On Sundays, I’m going to be re-reading (or sometimes re-watching) old pop culture I have around, primarily comic-books and genre fiction. Sometimes, I’ll be talking about how I’ve become aware of something I didn’t really see or pay attention to when I was younger, sometimes I’ll just be getting back into it like putting on an old pair of comfortable slippers.
Today I’m going to just talk about the old Legion of Super-Heroes comics, before DC rebooted itself a zillion times. These were comics written very firmly within the Silver Age rules that settled over superhero comics in the wake of the moral panic over comic-books in the mid-1950s, and with the distinctively weird feeling that many DC comics had during that period, with adult men trying to write comics for what they imagined boys felt and wanted to read. This is the era that provided many of the covers and stories associated with “Superdickery”, e.g. Superman constantly foiling Lois Lane’s insane schemes to trap him into marriage, or Jimmy Olsen being turned into space-turtles and whatnot.

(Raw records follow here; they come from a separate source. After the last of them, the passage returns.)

==> src/logic/asr_defs.svh <==
// Register offsets, field positions, reset values and timing counts
`ifndef ASR_DEFS_SVH
`define ASR_DEFS_SVH

// ****************************************
// Register byte offsets
// ****************************************
`define ASR_OFF_RX_STATUS 8'h00
`define ASR_OFF_RX_BUFFER 8'h04
`define ASR_OFF_TX_STATUS 8'h08
`define ASR_OFF_BAUD_CTRL 8'h0C
`define ASR_OFF_DIV_HIGH 8'h10
`define ASR_OFF_DIV_LOW 8'h14
`define ASR_OFF_INT_CTRL 8'h18

// ****************************************
// Field positions
// ****************************************
`define ASR_BIT_PORT_ENABLE 7
`define ASR_BIT_NINTH_EN 6
`define ASR_BIT_CONT_EN 4
`define ASR_BIT_ADDR_DET 3
`define ASR_BIT_SYNC_SEL 4
`define ASR_BIT_HIGH_SPEED 2
`define ASR_BIT_WIDE_DIV 3
`define ASR_BIT_WAKE_EN 1
`define ASR_BIT_GLOBAL_IE 7
`define ASR_BIT_PERIPH_IE 6
`define ASR_BIT_RX_PRIO 2
`define ASR_BIT_RX_IE 1

// ****************************************
// Reset values and timing counts
// ****************************************
`define ASR_RST_BYTE 8'h00
`define ASR_RST_DIV 16'h0000
`define ASR_OS_LAST 4'hF
`define ASR_OS_MID 4'h7
`define ASR_SLOW_PRE_LAST 2'h3
`define ASR_LAST_BIT_8 4'h7
`define ASR_LAST_BIT_9 4'h8
`define ASR_RESP_OKAY 2'h0
`define ASR_RESP_SLVERR 2'h2

`endif

==> src/logic/asr_pkg.sv <==
// Types shared by the serial receiver modules
package asr_pkg;

  // Receiver states, one-hot
  typedef enum logic [3:0] {
    st_idle = 4'h1,
    st_start = 4'h2,
    st_data = 4'h4,
    st_stop = 4'h8
  } asr_state_t;

endpackage : asr_pkg

==> src/logic/asr_brg_if.sv <==
// Link between receiver core and baud tick generator
`timescale 1ns/1ns
interface asr_brg_if;
  logic [15:0] divisor;
  logic fast;
  logic wide;
  logic run;
  logic tick;

  modport gen (input divisor, input fast, input wide, input run,
    output tick);
  modport user (output divisor, output fast, output wide, output run,
    input tick);
endinterface : asr_brg_if

==> src/logic/asr_baud_gen.sv <==
// Baud tick generator at sixteen times the bit rate
`timescale 1ns/1ns
`include "asr_defs.svh"
module asr_baud_gen (
  input wire logic aclk,
  input wire logic aresetn,
  asr_brg_if.gen bus
);

  logic [15:0] cnt_q;
  logic [1:0] pre_q;
  logic [15:0] reload;

  // Eight-bit divisor unless the wide option is chosen
  assign reload = bus.wide ? bus.divisor : {8'h00, bus.divisor[7:0]};

  // Divisor counter; slow mode runs the generator at x64, /4 for x16
  always_ff @(posedge aclk) begin
    if (!aresetn || !bus.run) begin
      cnt_q <= `ASR_RST_DIV;
      pre_q <= 2'h0;
      bus.tick <= 1'h0;
    end else if (cnt_q == 16'h0000) begin
      cnt_q <= reload;
      pre_q <= pre_q + 2'h1;
      bus.tick <= bus.fast || (pre_q == `ASR_SLOW_PRE_LAST);
    end else begin
      cnt_q <= cnt_q - 16'h0001;
      bus.tick <= 1'h0;
    end
  end

endmodule : asr_baud_gen

==> src/logic/asr_rx_top.sv <==
// Asynchronous serial receiver with address detect and wake-up
`timescale 1ns/1ns
`include "asr_defs.svh"
// Behaviour
// - Recover line data by sampling at sixteen times the bit rate.
// - Asynchronous operation only with sync select clear, port enabled.
// - Ninth-bit enable gives nine data bits, ninth kept in status.
// - Reception happens only while continuous receive is enabled.
// - Character done sets flag; interrupt only if receive enable set.
// - Low eight data bits appear in the receive buffer.
// - Clearing continuous receive clears latched errors.
// - Global and peripheral enables both needed for interrupts.
// - Priority bit routes the interrupt to high or low output.
// - Address detect enable with nine bits selects address mode.
// - With address detect cleared every character is loaded.
// - In sleep the divisor stops and no characters are received.
// - Wake enable suspends reception and holds the receiver idle.
// - Falling line edge is the wake event, asynchronous mode only.
// - Wake event sets the receive flag.
// - Reading the buffer clears the wake-raised flag.
// - First rising edge after wake clears wake enable.
// - Unimplemented register bits read as zero.
// - Frames are start bit, eight or nine data LSB first, stop.
// - Generator runs at x16 or x64 by speed and width options.
// - Receiver idle status bit readable by software.
module asr_rx_top #(
  parameter int ADDR_W = 8
) (
  input wire logic aclk,
  input wire logic aresetn,
  input wire logic [ADDR_W-1:0] awaddr,
  input wire logic awvalid,
  output logic awready,
  input wire logic [31:0] wdata,
  input wire logic [3:0] wstrb,
  input wire logic wvalid,
  output logic wready,
  output logic [1:0] bresp,
  output logic bvalid,
  input wire logic bready,
  input wire logic [ADDR_W-1:0] araddr,
  input wire logic arvalid,
  output logic arready,
  output logic [31:0] rdata,
  output logic [1:0] rresp,
  output logic rvalid,
  input wire logic rready,
  input wire logic serial_receive_line,
  input wire logic sleep_mode,
  output logic irq_high,
  output logic irq_low
);

  // ****************************************
  // Declarations
  // ****************************************
  logic awready_q, wready_q, bvalid_q, arready_q, rvalid_q;
  logic [1:0] bresp_q, rresp_q;
  logic [31:0] rdata_q;
  logic [ADDR_W-1:0] awaddr_q;
  logic [7:0] wdata_q;
  logic wstrb_q;
  logic port_en_q, ninth_en_q, cont_en_q, addr_det_q;
  logic framing_error_flag_q, overrun_error_flag_q, ninth_q;
  logic sync_sel_q, high_speed_q, wide_div_q, wue_q;
  logic [7:0] div_hi_q, div_lo_q;
  logic gie_q, peripheral_interrupt_enable_q, receive_interrupt_enable_q, receive_interrupt_priority_q;
  logic [7:0] buf_q;
  logic full_q, wake_flag_q, wake_seen_q;
  logic irq_high_q, irq_low_q;
  asr_pkg::asr_state_t st_q;
  logic [3:0] os_q, bit_q;
  logic [8:0] sh_q;
  logic rx_meta_q, rx_sync_q, rx_prev_q;
  logic wr_en, rd_fire, rd_buf, async_md, rx_en, fall_e, rise_e;
  logic complete, char_ok, load, overrun, rx_flag, is_idle;
  logic rd_hit;
  logic [7:0] rd_val, data8;
  logic ninth_rx;
  asr_brg_if brg ();

  // Bus outputs straight from flops
  assign awready = awready_q;
  assign wready = wready_q;
  assign bvalid = bvalid_q;
  assign bresp = bresp_q;
  assign arready = arready_q;
  assign rvalid = rvalid_q;
  assign rdata = rdata_q;
  assign rresp = rresp_q;
  assign irq_high = irq_high_q;
  assign irq_low = irq_low_q;

  // ****************************************
  // AXI4-Lite slave
  // ****************************************
  // Write fires once both address and data are held and byte lane 0 is strobed
  assign wr_en = !awready_q && !wready_q && !bvalid_q && wstrb_q;
  assign rd_fire = arvalid && arready_q;
  assign rd_buf = rd_fire && (araddr == `ASR_OFF_RX_BUFFER);

  // Write channels taken in either order, released after response
  always_ff @(posedge aclk) begin
    if (!aresetn) begin
      awready_q <= 1'h1;
      wready_q <= 1'h1;
      bvalid_q <= 1'h0;
      bresp_q <= `ASR_RESP_OKAY;
      awaddr_q <= '0;
      wdata_q <= `ASR_RST_BYTE;
      wstrb_q <= 1'h0;
    end else begin
      if (awvalid && awready_q) begin
        awready_q <= 1'h0;
        awaddr_q <= awaddr;
      end
      if (wvalid && wready_q) begin
        wready_q <= 1'h0;
        wdata_q <= wdata[7:0];
        wstrb_q <= wstrb[0];
      end
      if (!awready_q && !wready_q && !bvalid_q) begin
        bvalid_q <= 1'h1;
        bresp_q <= (awaddr_q > `ASR_OFF_INT_CTRL || awaddr_q[1:0] != 2'h0)
          ? `ASR_RESP_SLVERR : `ASR_RESP_OKAY;
      end
      if (bvalid_q && bready) begin
        bvalid_q <= 1'h0;
        awready_q <= 1'h1;
        wready_q <= 1'h1;
      end
    end
  end

  // Read data mux; unimplemented bits are zero
  always_comb begin
    rd_hit = 1'h1;
    case (araddr)
      `ASR_OFF_RX_STATUS: rd_val = {port_en_q, ninth_en_q, 1'h0,
        cont_en_q, addr_det_q, framing_error_flag_q, overrun_error_flag_q, ninth_q};
      `ASR_OFF_RX_BUFFER: rd_val = buf_q;
      `ASR_OFF_TX_STATUS: rd_val = {3'h0, sync_sel_q, 1'h0,
        high_speed_q, 2'h0};
      `ASR_OFF_BAUD_CTRL: rd_val = {1'h0, is_idle, 2'h0, wide_div_q,
        1'h0, wue_q, 1'h0};
      `ASR_OFF_DIV_HIGH: rd_val = div_hi_q;
      `ASR_OFF_DIV_LOW: rd_val = div_lo_q;
      `ASR_OFF_INT_CTRL: rd_val = {gie_q, peripheral_interrupt_enable_q, 3'h0, receive_interrupt_priority_q,
        receive_interrupt_enable_q, rx_flag};
      default: begin
        rd_val = `ASR_RST_BYTE;
        rd_hit = 1'h0;
      end
    endcase
  end

  // Read answer one cycle after the address is taken
  always_ff @(posedge aclk) begin
    if (!aresetn) begin
      arready_q <= 1'h1;
      rvalid_q <= 1'h0;
      rdata_q <= 32'h0000_0000;
      rresp_q <= `ASR_RESP_OKAY;
    end else if (rd_fire) begin
      arready_q <= 1'h0;
      rvalid_q <= 1'h1;
      rdata_q <= {24'h00_0000, rd_val};
      rresp_q <= rd_hit ? `ASR_RESP_OKAY : `ASR_RESP_SLVERR;
    end else if (rvalid_q && rready) begin
      rvalid_q <= 1'h0;
      arready_q <= 1'h1;
    end
  end

  // ****************************************
  // Control registers
  // ****************************************
  // Software-written control fields
  always_ff @(posedge aclk) begin
    if (!aresetn) begin
      port_en_q <= 1'h0;
      ninth_en_q <= 1'h0;
      cont_en_q <= 1'h0;
      addr_det_q <= 1'h0;
      sync_sel_q <= 1'h0;
      high_speed_q <= 1'h0;
      wide_div_q <= 1'h0;
      div_hi_q <= `ASR_RST_BYTE;
      div_lo_q <= `ASR_RST_BYTE;
      gie_q <= 1'h0;
      peripheral_interrupt_enable_q <= 1'h0;
      receive_interrupt_enable_q <= 1'h0;
      receive_interrupt_priority_q <= 1'h0;
    end else if (wr_en) begin
      case (awaddr_q)
        `ASR_OFF_RX_STATUS: begin
          port_en_q <= wdata_q[`ASR_BIT_PORT_ENABLE];
          ninth_en_q <= wdata_q[`ASR_BIT_NINTH_EN];
          cont_en_q <= wdata_q[`ASR_BIT_CONT_EN];
          addr_det_q <= wdata_q[`ASR_BIT_ADDR_DET];
        end
        `ASR_OFF_TX_STATUS: begin
          sync_sel_q <= wdata_q[`ASR_BIT_SYNC_SEL];
          high_speed_q <= wdata_q[`ASR_BIT_HIGH_SPEED];
        end
        `ASR_OFF_BAUD_CTRL: wide_div_q <= wdata_q[`ASR_BIT_WIDE_DIV];
        `ASR_OFF_DIV_HIGH: div_hi_q <= wdata_q;
        `ASR_OFF_DIV_LOW: div_lo_q <= wdata_q;
        `ASR_OFF_INT_CTRL: begin
          gie_q <= wdata_q[`ASR_BIT_GLOBAL_IE];
          peripheral_interrupt_enable_q <= wdata_q[`ASR_BIT_PERIPH_IE];
          receive_interrupt_priority_q <= wdata_q[`ASR_BIT_RX_PRIO];
          receive_interrupt_enable_q <= wdata_q[`ASR_BIT_RX_IE];
        end
        default: ;
      endcase
    end
  end

  // ****************************************
  // Line sampling and baud ticks
  // ****************************************
  // Two-flop synchroniser, then edge history
  always_ff @(posedge aclk) begin
    if (!aresetn) begin
      rx_meta_q <= 1'h1;
      rx_sync_q <= 1'h1;
      rx_prev_q <= 1'h1;
    end else begin
      rx_meta_q <= serial_receive_line;
      rx_sync_q <= rx_meta_q;
      rx_prev_q <= rx_sync_q;
    end
  end

  assign fall_e = rx_prev_q && !rx_sync_q;
  assign rise_e = !rx_prev_q && rx_sync_q;
  assign async_md = port_en_q && !sync_sel_q;
  // Reception gated by mode, enable, wake, sleep and overrun
  assign rx_en = async_md && cont_en_q && !wue_q && !sleep_mode
    && !overrun_error_flag_q;

  // Generator stops while asleep or out of asynchronous mode
  assign brg.divisor = {div_hi_q, div_lo_q};
  assign brg.fast = high_speed_q || wide_div_q;
  assign brg.wide = wide_div_q;
  assign brg.run = async_md && !sleep_mode;

  asr_baud_gen asr_baud_gen_inst (
    .aclk (aclk),
    .aresetn (aresetn),
    .bus (brg.gen)
  );

  // ****************************************
  // Receive state machine
  // ****************************************
  // Start at mid start bit, then one sample per sixteen ticks
  always_ff @(posedge aclk) begin
    if (!aresetn || !rx_en) begin
      st_q <= asr_pkg::st_idle;
      os_q <= 4'h0;
      bit_q <= 4'h0;
      sh_q <= 9'h000;
    end else if (brg.tick) begin
      case (st_q)
        asr_pkg::st_idle: begin
          os_q <= 4'h0;
          if (!rx_sync_q) begin
            st_q <= asr_pkg::st_start;
          end
        end
        asr_pkg::st_start: begin
          os_q <= os_q + 4'h1;
          if (os_q == `ASR_OS_MID) begin
            os_q <= 4'h0;
            bit_q <= 4'h0;
            st_q <= rx_sync_q ? asr_pkg::st_idle : asr_pkg::st_data;
          end
        end
        asr_pkg::st_data: begin
          os_q <= os_q + 4'h1;
          if (os_q == `ASR_OS_LAST) begin
            sh_q <= {rx_sync_q, sh_q[8:1]};
            bit_q <= bit_q + 4'h1;
            if (bit_q == (ninth_en_q ? `ASR_LAST_BIT_9
                : `ASR_LAST_BIT_8)) begin
              st_q <= asr_pkg::st_stop;
            end
          end
        end
        asr_pkg::st_stop: begin
          os_q <= os_q + 4'h1;
          if (os_q == `ASR_OS_LAST) begin
            st_q <= asr_pkg::st_idle;
          end
        end
        default: st_q <= asr_pkg::st_idle;
      endcase
    end
  end

  assign is_idle = (st_q == asr_pkg::st_idle);
  assign complete = (st_q == asr_pkg::st_stop) && brg.tick
    && (os_q == `ASR_OS_LAST) && rx_en;
  assign data8 = ninth_en_q ? sh_q[7:0] : sh_q[8:1];
  assign ninth_rx = ninth_en_q && sh_q[8];
  // Address mode keeps only characters with ninth bit set
  assign char_ok = !(addr_det_q && ninth_en_q && !ninth_rx);
  assign load = complete && char_ok && !full_q;
  assign overrun = complete && char_ok && full_q;

  // ****************************************
  // Receive buffer and error flags
  // ****************************************
  // Load wins over a buffer read in the same cycle
  always_ff @(posedge aclk) begin
    if (!aresetn) begin
      buf_q <= `ASR_RST_BYTE;
      ninth_q <= 1'h0;
      full_q <= 1'h0;
    end else if (load) begin
      buf_q <= data8;
      ninth_q <= ninth_rx;
      full_q <= 1'h1;
    end else if (rd_buf) begin
      full_q <= 1'h0;
    end
  end

  // Overrun latches until continuous receive is cleared; framing error is rewritten on each load
  always_ff @(posedge aclk) begin
    if (!aresetn || !cont_en_q) begin
      framing_error_flag_q <= 1'h0;
      overrun_error_flag_q <= 1'h0;
    end else begin
      if (load) begin
        framing_error_flag_q <= !rx_sync_q;
      end
      if (overrun) begin
        overrun_error_flag_q <= 1'h1;
      end
    end
  end

  // ****************************************
  // Wake on falling edge
  // ****************************************
  // Software write to wake enable, hardware clear after wake
  always_ff @(posedge aclk) begin
    if (!aresetn) begin
      wue_q <= 1'h0;
      wake_seen_q <= 1'h0;
    end else if (wr_en && awaddr_q == `ASR_OFF_BAUD_CTRL) begin
      wue_q <= wdata_q[`ASR_BIT_WAKE_EN];
      wake_seen_q <= 1'h0;
    end else if (wue_q && async_md) begin
      if (!wake_seen_q && fall_e) begin
        wake_seen_q <= 1'h1;
      end else if (wake_seen_q && rise_e) begin
        wue_q <= 1'h0;
        wake_seen_q <= 1'h0;
      end
    end
  end

  // Wake raises the receive flag, set wins over read clear
  always_ff @(posedge aclk) begin
    if (!aresetn) begin
      wake_flag_q <= 1'h0;
    end else if (wue_q && async_md && !wake_seen_q && fall_e) begin
      wake_flag_q <= 1'h1;
    end else if (rd_buf) begin
      wake_flag_q <= 1'h0;
    end
  end

  // ****************************************
  // Interrupt request outputs
  // ****************************************
  assign rx_flag = full_q || wake_flag_q;

  // Gated by enables, routed by priority
  always_ff @(posedge aclk) begin
    if (!aresetn) begin
      irq_high_q <= 1'h0;
      irq_low_q <= 1'h0;
    end else begin
      irq_high_q <= rx_flag && receive_interrupt_enable_q && gie_q && peripheral_interrupt_enable_q && receive_interrupt_priority_q;
      irq_low_q <= rx_flag && receive_interrupt_enable_q && gie_q && peripheral_interrupt_enable_q && !receive_interrupt_priority_q;
    end
  end
endmodule : asr_rx_top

I had real fondness for the Legion of Super-Heroes when I first came across them in the 1970s, though I mostly liked Marvel characters. My comics buying in elementary and middle-school was sometimes complicated because my mother was of the opinion that it was time for me to stop reading comics and I had to kind of smuggle them into the house after buying them from a dime-store wire rack, at least for a while. I also had to settle for whatever was there on the day when I walked to the town center. Legion was always a welcome sight.
The thing about the Legion that felt daring relative to the usual Silver Age constraints was that they had so many characters and all their adventures were in some sense outside the core shared universe of Batman, Superman, Wonder Woman, etc. The Legion interacted with Superboy and Supergirl, but they lived in a far future time and you had the sense that things could actually happen to them, that their status quo could change. Even, unthinkably at the time, that they could die. The futuristic setting let writers and artists do some interesting, if inconsistent world-building and design, including some extremely bad-looking or sexually provocative costumes. (I’ll probably do a future Re-Read on those.)
The Legion had a very loyal fan base that was unusually organized for that time, which led among other things to the incredibly charming tradition that the fans would send letters in to vote for the leader of the Legion at regular intervals and then the writers would accept the fan choice and write the stories with that character as leader.
The thing is, the characters were supposed to be, like Superboy, teenagers. They often looked like the kind of teenagers you’d see in some TV shows, being played by people in their mid-to-late twenties. What this led to was the strange dissonance of adult men writing teenagers the way they thought pre-teens would find appealing while staying inside the Comics Authority code. In the case of the Legion, that meant that they often came off, I think accidentally, as bullies and mean girls. I sort of felt that even when I was ten, but man, does it scream out now looking at these old issues.
The most intense example of this? The repeated story trope of tryouts by super-powered teens hoping to join the Legion. The Legion had some membership rules, some super-heroically conventional (if you killed someone even accidentally, you had to quit; if you got married, you had to quit) and some not (every member had to have a completely different power than any other member). But they were always open to adding new members, in theory, and would hold regular tryouts. You got one chance to demonstrate your power. If you screwed up at all, the Legion would generally insult and humiliate you and send you away forever. (Much later on, as comics began to do slightly more sophisticated and self-aware storytelling, the writer Paul Levitz blunted the edge of this trope by giving the Legion an academy for hopefuls where they could train and to which they could return if they messed up their tryout.)
Let me show you an example.
The first guy, Porcupine Pete, shoots quills from his body in all directions. This gets rejected, with some justification. Superboy doesn’t soft-coat it, though. “Your power is more a hindrance than a help! Rejected!”
The second candidate, Infectious Lass, gets turned down as well.
This despite the fact that she can give anybody almost any disease in the galaxy—in her tryout she instantly incapacitates one of the Legion heroes with an intestinal disorder. She apologizes, but says it’ll wear off in a few minutes. No good! Rejected!
I mean, I’d want her on the team—that seems like a pretty amazing power that could stop adversaries who shrug off every other kind of attack. Mordru may be an amazing sorcerer who can turn Superboy into a newt, but I bet he would have trouble if Infectious Lass gave him a strong case of Regulan shingles.
The third guy makes the first cut, but he’s actually an evil android who has been sent to kill the entire Legion and steal something from them. He gets stopped by the energy cloud in the above panel, who becomes a member of the Legion named Wildfire. This is another great thing about the tryout stories—they frequently made rejected applicants into bitter adversaries later on.
Anyway, this is just a good example of why many of us reading Silver Age DC comics now are amused by the unintentional whimsy and cruelty that many of them have.
(Apologies for the images—my scanner is not cooperating this morning.)